2.1.4 Quality evaluation

MI quality is evaluated through source–target comparison, target–reference comparison, or user reception. This can be performed either manually (e.g., by interpreters themselves) or automatically using metrics such as BLEU, CHRF, COMET, METEOR, TER, and WER. Automatic evaluation, while currently less reliable than its human equivalent, offers greater efficiency and cost-effectiveness. For cascade systems, both component and overall system quality need to be evaluated (Hamon et al., 2009; Le et al., 2018). Studies have also explored user experiences (Sakamoto et al., 2013) and behavioural changes (Shin et al., 2013). Despite advancements in end-to-end systems, quality is still primarily evaluated using text-based metrics, a function that relies on automatic speech transcription. A notable exception is BLASER, introduced by Chen et al. (2022), which is a text-free metric designed for use in end-to-end systems and which leverages a multilingual multimodal encoder to embed speech input, translation output and references into a shared space for direct quality scoring.

Systems, corpora, models, and quality are the key research topics in MI, with studies offering either holistic overviews or focused analyses of specific issues or processes – for example, speech recognition of tonal speech signals (Dua et al., 2022); sentence segmentation (Siahbani et al., 2018); punctuation handling (Wang et al., 2016); decoding algorithms (Cho & Esipova, 2016); incremental processing, anticipation and latency (Grissom II et al., 2014; Ma et al., 2019); processing speech disfluencies (Mujadia et al., 2025); contextual information capturing and exploitation (Sridhar et al., 2013); facial expression-based affective speech translation (Székely et al., 2014); multimodal speech translation (Wu et al., 2019); a holistic cascade system for expressive speech-to-speech translation (Huang et al., 2023); direct speech translation for automatic subtitling (Papi et al., 2023), and end-to-end simultaneous speech-to-any translation (Ma et al., 2024).

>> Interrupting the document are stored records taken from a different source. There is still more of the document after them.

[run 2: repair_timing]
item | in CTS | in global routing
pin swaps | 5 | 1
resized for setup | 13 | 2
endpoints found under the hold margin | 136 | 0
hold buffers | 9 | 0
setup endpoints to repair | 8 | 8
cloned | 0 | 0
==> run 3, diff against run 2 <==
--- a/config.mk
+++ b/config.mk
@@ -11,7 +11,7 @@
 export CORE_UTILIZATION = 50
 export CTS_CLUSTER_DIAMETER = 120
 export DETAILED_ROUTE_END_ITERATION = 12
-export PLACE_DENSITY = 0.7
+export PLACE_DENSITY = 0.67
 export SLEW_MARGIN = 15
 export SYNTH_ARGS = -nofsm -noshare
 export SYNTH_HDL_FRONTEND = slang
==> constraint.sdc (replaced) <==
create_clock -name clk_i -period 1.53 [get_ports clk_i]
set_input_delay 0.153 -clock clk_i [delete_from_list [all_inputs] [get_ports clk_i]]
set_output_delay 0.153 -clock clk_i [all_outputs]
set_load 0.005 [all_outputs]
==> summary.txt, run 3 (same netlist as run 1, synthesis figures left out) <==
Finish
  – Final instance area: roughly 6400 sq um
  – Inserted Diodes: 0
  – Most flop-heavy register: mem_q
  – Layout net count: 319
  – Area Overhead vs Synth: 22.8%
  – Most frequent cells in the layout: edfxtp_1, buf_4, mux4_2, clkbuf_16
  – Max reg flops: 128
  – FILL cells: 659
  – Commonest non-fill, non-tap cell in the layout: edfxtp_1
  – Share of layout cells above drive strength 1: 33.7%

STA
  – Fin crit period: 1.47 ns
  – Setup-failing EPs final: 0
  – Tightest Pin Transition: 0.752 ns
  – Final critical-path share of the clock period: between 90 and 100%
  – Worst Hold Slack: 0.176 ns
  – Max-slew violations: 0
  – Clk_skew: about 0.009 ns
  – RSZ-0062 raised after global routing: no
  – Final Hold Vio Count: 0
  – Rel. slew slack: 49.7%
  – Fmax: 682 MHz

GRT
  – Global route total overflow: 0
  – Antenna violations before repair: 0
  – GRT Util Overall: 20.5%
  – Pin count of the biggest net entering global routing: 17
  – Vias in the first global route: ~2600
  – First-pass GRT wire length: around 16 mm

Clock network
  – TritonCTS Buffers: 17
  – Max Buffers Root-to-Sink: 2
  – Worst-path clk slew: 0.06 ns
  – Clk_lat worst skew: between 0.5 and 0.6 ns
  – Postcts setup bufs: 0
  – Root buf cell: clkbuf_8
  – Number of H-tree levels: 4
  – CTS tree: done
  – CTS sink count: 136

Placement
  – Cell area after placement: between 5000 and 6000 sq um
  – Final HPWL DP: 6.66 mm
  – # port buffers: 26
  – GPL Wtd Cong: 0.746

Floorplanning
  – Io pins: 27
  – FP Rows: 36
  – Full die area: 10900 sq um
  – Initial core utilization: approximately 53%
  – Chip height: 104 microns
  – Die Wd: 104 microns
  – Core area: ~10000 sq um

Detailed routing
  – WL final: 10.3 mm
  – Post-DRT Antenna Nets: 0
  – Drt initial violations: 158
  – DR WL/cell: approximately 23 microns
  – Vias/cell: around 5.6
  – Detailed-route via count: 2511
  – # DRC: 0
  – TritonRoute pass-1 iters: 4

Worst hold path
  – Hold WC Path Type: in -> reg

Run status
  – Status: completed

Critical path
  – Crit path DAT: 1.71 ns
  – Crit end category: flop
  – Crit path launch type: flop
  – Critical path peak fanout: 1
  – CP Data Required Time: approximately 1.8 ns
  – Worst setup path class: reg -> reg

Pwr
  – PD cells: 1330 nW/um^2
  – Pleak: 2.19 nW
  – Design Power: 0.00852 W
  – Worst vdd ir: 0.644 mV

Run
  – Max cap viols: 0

2.2 Contributions of the translation and interpreting research community

In contrast to the computational community, where MI has been extensively studied, albeit under the expression “speech-to-speech translation system”, since the 1990s, it has remained underexplored in the translation and interpreting community. A search of the Benjamins Translation Studies Bibliography (TSB), for instance, yields fewer than ten entries of publications on MI from the late 1990s to the early 2020s (Pöchhacker, 2024). And although they published in the journal Interpreting, Jekat and Klein (1996) and Luperfoy (1996) have remained the works of the computational community. Research on interpreting in the journal Machine Translation is limited: in its special issue on spoken-language translation, for example, only one article dealt with discourse particles and discourse functions (Stede & Schmitz, 2000) while the rest were authored by computer scientists and technologists.

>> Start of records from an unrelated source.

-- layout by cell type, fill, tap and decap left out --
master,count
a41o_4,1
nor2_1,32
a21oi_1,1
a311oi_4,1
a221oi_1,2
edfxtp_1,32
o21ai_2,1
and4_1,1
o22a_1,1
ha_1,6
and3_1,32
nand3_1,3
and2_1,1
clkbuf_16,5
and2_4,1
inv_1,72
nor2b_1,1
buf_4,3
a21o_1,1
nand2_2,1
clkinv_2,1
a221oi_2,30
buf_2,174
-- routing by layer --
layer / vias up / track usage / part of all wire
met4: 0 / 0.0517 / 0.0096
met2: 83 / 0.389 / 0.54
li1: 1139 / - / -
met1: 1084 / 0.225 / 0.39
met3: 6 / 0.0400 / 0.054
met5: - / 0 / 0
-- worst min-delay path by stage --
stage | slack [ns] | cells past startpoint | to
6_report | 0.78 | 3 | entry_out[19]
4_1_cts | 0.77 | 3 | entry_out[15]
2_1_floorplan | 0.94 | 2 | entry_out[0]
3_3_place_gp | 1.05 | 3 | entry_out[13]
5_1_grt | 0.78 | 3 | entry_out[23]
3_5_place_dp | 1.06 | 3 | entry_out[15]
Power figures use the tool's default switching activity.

Translation and interpreting scholars have focused more on CAI than on MI, as evidenced in this current issue of Linguistica Anverpiensia. Research has focused on evaluating MI quality, comparing it with human interpreting with respect to competence and process. Unlike the computational community’s reliance on text-based metrics, translation and interpreting scholars prioritize information fidelity and user perception. This latter approach suits most interpreting contexts, emphasizing effective information transfer over linguistic equivalence amid diverse linguistic and situational features.

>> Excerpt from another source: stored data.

--- src/hw/rtl/pidl_pkg.sv ---
// ----------------------------------------------------------------------------
// pidl_pkg
// Shared types and constants for the positional insert/delete list.
// ----------------------------------------------------------------------------
package pidl_pkg;

   localparam int DEPTH       = 64;
   localparam int IDX_W       = $clog2(DEPTH);
   localparam int CNT_W       = $clog2(DEPTH + 1);
   localparam int DATA_W      = 32;
   localparam int GROUP_SIZE  = 8;
   localparam int NUM_GROUPS  = (DEPTH + GROUP_SIZE - 1) / GROUP_SIZE;

   localparam logic [1:0] CMD_INSERT = 2'd0;
   localparam logic [1:0] CMD_DELETE = 2'd1;
   localparam logic [1:0] CMD_GET    = 2'd2;

   localparam logic [1:0] ST_OK    = 2'd0;
   localparam logic [1:0] ST_RANGE = 2'd1;
   localparam logic [1:0] ST_FULL  = 2'd2;

   typedef struct packed {
      logic                     ins;
      logic                     del;
      logic [IDX_W-1:0]         idx;
      logic signed [DATA_W-1:0] value;
   } op_type;

   typedef struct packed {
      logic [1:0]       status;
      logic [CNT_W-1:0] count;
      logic             rd_en;
   } result_type;

endpackage

--- src/hw/rtl/pidl_ctrl.sv ---
// ----------------------------------------------------------------------------
// pidl_ctrl
// Entry count, index checks and the command broadcast to the cell row.
// ----------------------------------------------------------------------------
module pidl_ctrl (
   input  logic                               clock,
   input  logic                               reset,
   input  logic                               accept,
   input  logic [1:0]                         cmd,
   input  logic [5:0]                         index,
   input  logic signed [pidl_pkg::DATA_W-1:0] value,
   output pidl_pkg::op_type                   op,
   output pidl_pkg::result_type               result
);

   logic [pidl_pkg::CNT_W-1:0] count_ff;
   logic [pidl_pkg::CNT_W-1:0] count_in;
   logic [pidl_pkg::CNT_W-1:0] idx_ext;
   logic [1:0]                 status;
   logic                       do_ins;
   logic                       do_del;
   logic                       rd_en;

   assign idx_ext = pidl_pkg::CNT_W'(index);

   always_comb begin
      status = pidl_pkg::ST_OK;
      do_ins = 1'b0;
      do_del = 1'b0;
      rd_en  = 1'b0;
      unique case (cmd)
         pidl_pkg::CMD_INSERT: begin
            priority if (idx_ext > count_ff) begin
               status = pidl_pkg::ST_RANGE;
            end else if (count_ff == pidl_pkg::CNT_W'(pidl_pkg::DEPTH)) begin
               status = pidl_pkg::ST_FULL;
            end else begin
               do_ins = 1'b1;
            end
         end
         pidl_pkg::CMD_DELETE: begin
            if (idx_ext >= count_ff) begin
               status = pidl_pkg::ST_RANGE;
            end else begin
               do_del = 1'b1;
               rd_en  = 1'b1;
            end
         end
         pidl_pkg::CMD_GET: begin
            if (idx_ext >= count_ff) begin
               status = pidl_pkg::ST_RANGE;
            end else begin
               rd_en = 1'b1;
            end
         end
         default: begin
            status = pidl_pkg::ST_RANGE;
         end
      endcase
   end

   always_comb begin
      count_in = count_ff;
      if (accept && do_ins) begin
         count_in = count_ff + pidl_pkg::CNT_W'(1);
      end else if (accept && do_del) begin
         count_in = count_ff - pidl_pkg::CNT_W'(1);
      end
   end

   always_ff @(posedge clock) begin
      if (reset) begin
         count_ff <= '0;
      end else begin
         count_ff <= count_in;
      end
   end

   assign op.ins   = accept && do_ins;
   assign op.del   = accept && do_del;
   assign op.idx   = pidl_pkg::IDX_W'(index);
   assign op.value = value;

   assign result.status = status;
   assign result.count  = count_in;
   assign result.rd_en  = rd_en;

endmodule

--- config.mk ---
export PLATFORM = sky130hd
export DESIGN_NAME = pidl_ctrl
export DESIGN_NICKNAME = d
export VERILOG_FILES = /design/src/hw/rtl/pidl_pkg.sv /design/src/hw/rtl/pidl_ctrl.sv
export SDC_FILE = /design/constraint.sdc
export NUM_CORES = 1
export LEC_CHECK = 0
export ABC_CLOCK_PERIOD_IN_PS = 2100
export BUFFER_PORTS_ARGS = -buffer_cell sky130_fd_sc_hd__buf_2
export CAP_MARGIN = 10
export CORE_ASPECT_RATIO = 0.75
export CORE_MARGIN = 2
export CORE_UTILIZATION = 38
export CTS_CLUSTER_SIZE = 16
export DETAILED_ROUTE_END_ITERATION = 12
export PLACE_DENSITY = 0.78
export SLEW_MARGIN = 20
export SYNTH_ARGS = -nofsm -noshare
export SYNTH_HDL_FRONTEND = slang
export SYNTH_SLANG_ARGS = --single-unit
--- constraint.sdc ---
create_clock -name clock -period 2.1 [get_ports clock]
set_input_delay 0.315 -clock clock [delete_from_list [all_inputs] [get_ports clock]]
set_output_delay 0.315 -clock clock [all_outputs]
set_load 0.02 [all_outputs]
==> qor.txt <==
R2R Path End: count_ff[0]
Final period util: 117%
GRT Total Usage: 18.3%
R2R setup slack: -0.01 ns
drt pass-1 iters: 4
number of enable flip-flop cells after synthesis: 0
Initial Util: 40.8%
worst reg-to-reg path cell count: 10
leading cell type in the layout, fill and taps excluded: buf_4
first-pass GRT wire length: 5.96 mm
post-layout util: 55.9%
combinational power share: 58.7%
port buffer count: 28
mux share of post-synthesis cell area: 1.81%
Area growth syn-to-layout: 36.9%
Reg clk slew, reported paths: 0.05 ns
Cell Area, Synth: 1380 µm²
Starting DRT DRC Count: 120
pwr dens: 451 nW/µm²
post-synth top area cell: buf_4
Cell Rows: 18
final hold slack: 0.420 ns
largest net degree at the start of global routing: 14
Worst Skew: 0.00338 ns
Crit. End Element: primary output
number of global-route vias before repair: 1275
DR DRC count: 0
clk sink count: 7
CP endpoint: result[4]
Int Pwr: 0.522 mW
synthesized flop and latch total: 7
Max Freq: 407 MHz
share of total power in the clock network: 23.8%
Yosys cell types: 46
Hold Path Class: primary input to flop
Top FF cell, synth: dfxtp_1
minimum period implied by the final worst setup slack: 2.46 ns
CP startpoint: count_ff[4]
largest family of logic cells by synthesized area: compound AO/OA/AOI/OAI gates
Largest Register: count_ff
H-tree levels: 1
n_diodes: 0
CTS buffer count: 3
crit path DAT: 2.14 ns
vias: 1392
RSZ-0062 raised after global routing: true
Synth Area in Compound Gates: 29.7%
Slew HR: 67.3%
Post-Synth Adder-Cell Area: 9.98%
DRT antenna net count: 0
crit start category: flop
DR vias/cell: 5.78
total power draw: 0.851 mW
status: complete, but fails checks
commonest cells after routing, fill and taps aside: buf_4 (29), buf_2 (17), nor2_1 (14), o211ai_1 (14), buf_6 (14)
synth warn: 0
setup ws final: -0.357 ns
Max IR drop VDD: 0.000234 V
Slew Viols, Final: 0
core area: 3380 µm²
Critical Path RT: 1.78 ns
Filler Cell Count: 282
Max Cap Violations: 0
DIE WIDTH: 73.6 µm
dpl hpwl: 2.74 mm
failing checks: setup timing
largest registers: count_ff: 7 flops
max reg flops: 7
final WL: 3.80 mm
DR WL/cell: 15.8 µm
Max clock buf depth: 2
Post-Synthesis Cells: 181
Synth top area share: 21.2%
Reg-to-Reg Start: count_ff[4]
Synth Area per Inst: 7.62 µm²
Least-Margin Pin Slew: 0.487 ns
initial antenna violation count: 0
Area contributors post-synth: buf_4 (21%), dfxtp_1 (10%), ha_1 (10%)
sequential share of the synthesized area: 10.2%
Clock Latency Late Sink: 0.23 ns
Crit Path Max Fanout: 10
fin nets: 256
die area: 4130 µm²
simple-gate share of the synthesized area: 19.8%
sequential power share: 17.5%
Worst Hold Launch: reset
Final Setup Violations: 12
CP Class: flop to primary output
grt ovf: 0
FFs w/ async S/R, synth: 0%
hold buffer count at cts: 0
Final GP Congestion: 0.944
CTS root buffer: clkbuf_8
Die Ht: 56.2 µm
final hold violations: 0
CTS tree: done
Static Leak: 0.786 nW
IO Pins: 93
syn_nets: 235
sw frac: 38.7%
Psw: 0.330 mW
share of cells above drive strength 1: 54.7%
Synth Area in XOR/XNOR: 0.635%
[per-stage QoR]
step	std cells	setup slack, ns	area (µm²)	TNS (ns)
after global routing	241	-0.445	1890	-3.56
after detailed placement	231	-0.338	1560	-2.73
after global placement	231	-0.306	1560	-2.43
final	241	-0.357	1890	-2.74
after floorplan	181	-0.210	1470	-1.28
after CTS	239	-0.345	1780	-2.62
[power by group through the flow]
stage	clock, mW	combinational, mW	sequential [mW]
global route	0.216	0.532	0.150
floorplan	0	0.347	0.151
finish	0.203	0.499	0.149
global placement	0	0.388	0.150
CTS	0.204	0.458	0.149
detailed placement	0	0.394	0.150
[synthesized netlist by cell type, types with 2 or more instances]
master,instances
inv_1,10
nand3_1,8
nand2_1,4
a21oi_1,5
a211o_1,6
nor3b_1,2
a31oi_1,5
dfxtp_1,7
buf_6,3
a211oi_2,2
ha_1,11
o22ai_1,2
a211oi_1,2
nand4_1,2
o2111ai_1,4
o21ai_0,5
o211ai_1,14
nand2b_1,2
and3_1,3
buf_2,2
clkbuf_1,3
and2_1,2
nor2_1,16
buf_4,39
[worst min-delay path by stage]
stage / endpoint / slack, ns / cells after the start
CTS: count_ff[5] / 0.43 / 2
floorplan: count_ff[4] / 0.52 / 3
finish: count_ff[3] / 0.42 / 2
global placement: op[13] / 0.63 / 0
global route: count_ff[5] / 0.44 / 2
detailed placement: op[13] / 0.63 / 0
[cell type report]
type,count,area [µm²],area share [%]
clock buffers,4,45.0,2.39
inverters,10,40.0,2.12
multi-input cells,117,1090,57.6
flip-flops and latches,7,145,7.69
well taps,40,50.0,2.65
repair buffers,63,520,27.6
[per-layer routing]
layer	up-vias	global-route usage (%)	share of wire [%]
li1	658	-	-
met2	51	26.3	45
met3	0	6.16	6.3
met5	-	0	0
met1	683	26.3	48
met4	0	3.90	0
[worst max-delay path, stage by stage, from the launching register on]
cell and delay, ns:
dfxtp_2 0.34, inv_4 0.04, ha_4 0.21, a211o_1 0.29
and2_4 0.18, buf_12 0.13, o21ai_4 0.15, buf_12 0.15
a211o_1 0.16, nand3_2 0.09, buf_6 0.15
[timing repair]
action / in CTS / in global routing
endpoints found under the setup margin: 12 / 13
resized for setup: 39 / 16
pin swaps: 13 / 5
cloned: 0 / 0
buffers inserted: 5 / 2
[cells by family (layout without fill, tap and decap cells)]
family,after synthesis,after routing
buffers and inverters,57,77
DFF,7,7
xor gates and xnor gates,1,1
and+or+nand+nor,49,49
AOI/OAI and AO/OA,54,54
muxes,2,2
adders and majority gates,11,11
Note: power is estimated with default switching activity, not from simulation.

The master’s studies by Wonisch (2017) and Glocknitzer (2020) (both cited in Pöchhacker, 2024) comprised an evaluation of MI apps in dialogue settings. Fantinuoli and Prandi (2021) adopted a user-centric and communication-oriented methodology to evaluate the performances of a commercial speech-translation engine and professional simultaneous interpreters, finding that human beings excelled in the area of intelligibility whereas the machine slightly outperformed them in the area of informativeness. Lu (2022) compared the fidelity, idiomaticity, and usability of Chinese–English SI by professionals and a machine, revealing mixed-quality results across two distinct contexts: prepared opening remarks at a political forum and an improvised presentation at a business forum. Lu (2023) compared the processes, competencies, and quality of human and machine SI, highlighting their complementarity and advocating a hybrid model that integrates machine-assisted human interpreting and human-assisted MI. Liu & Liang (2024) identified significant linguistic differences between human interpreting and MI across lexical, syntactic, and cohesive features. The human beings excelled in audience-oriented communication but faced cognitive limits, whereas the machines reduced interpreting to word-to-word information transfer.

Whereas both human interpreters and MI exhibit distinct strengths, the overall performance of current cascade systems remains inferior to that of professional interpreters. Nevertheless, the emergence of end-to-end systems, LLMs, and the iterative nature of machine systems are gradually reshaping this dynamic – as demonstrated in the subsequent sections.

2.3 Cooperation between the two communities

Based on an analysis of cascade system performance, Lu (2022) proposed prioritizing the refinement of human interpreters’ processing advantages to enable machines to emulate professional interpreters’ cognitive mechanisms more effectively. Cheng et al. (2024) introduced CLASI, an end-to-end LLM-based speech-to-text system designed for high-quality human-like simultaneous translation. Its performance draws on professional interpreters’ expertise in chunking, advance preparation, context-based processing, disfluency handling, and message-based evaluation.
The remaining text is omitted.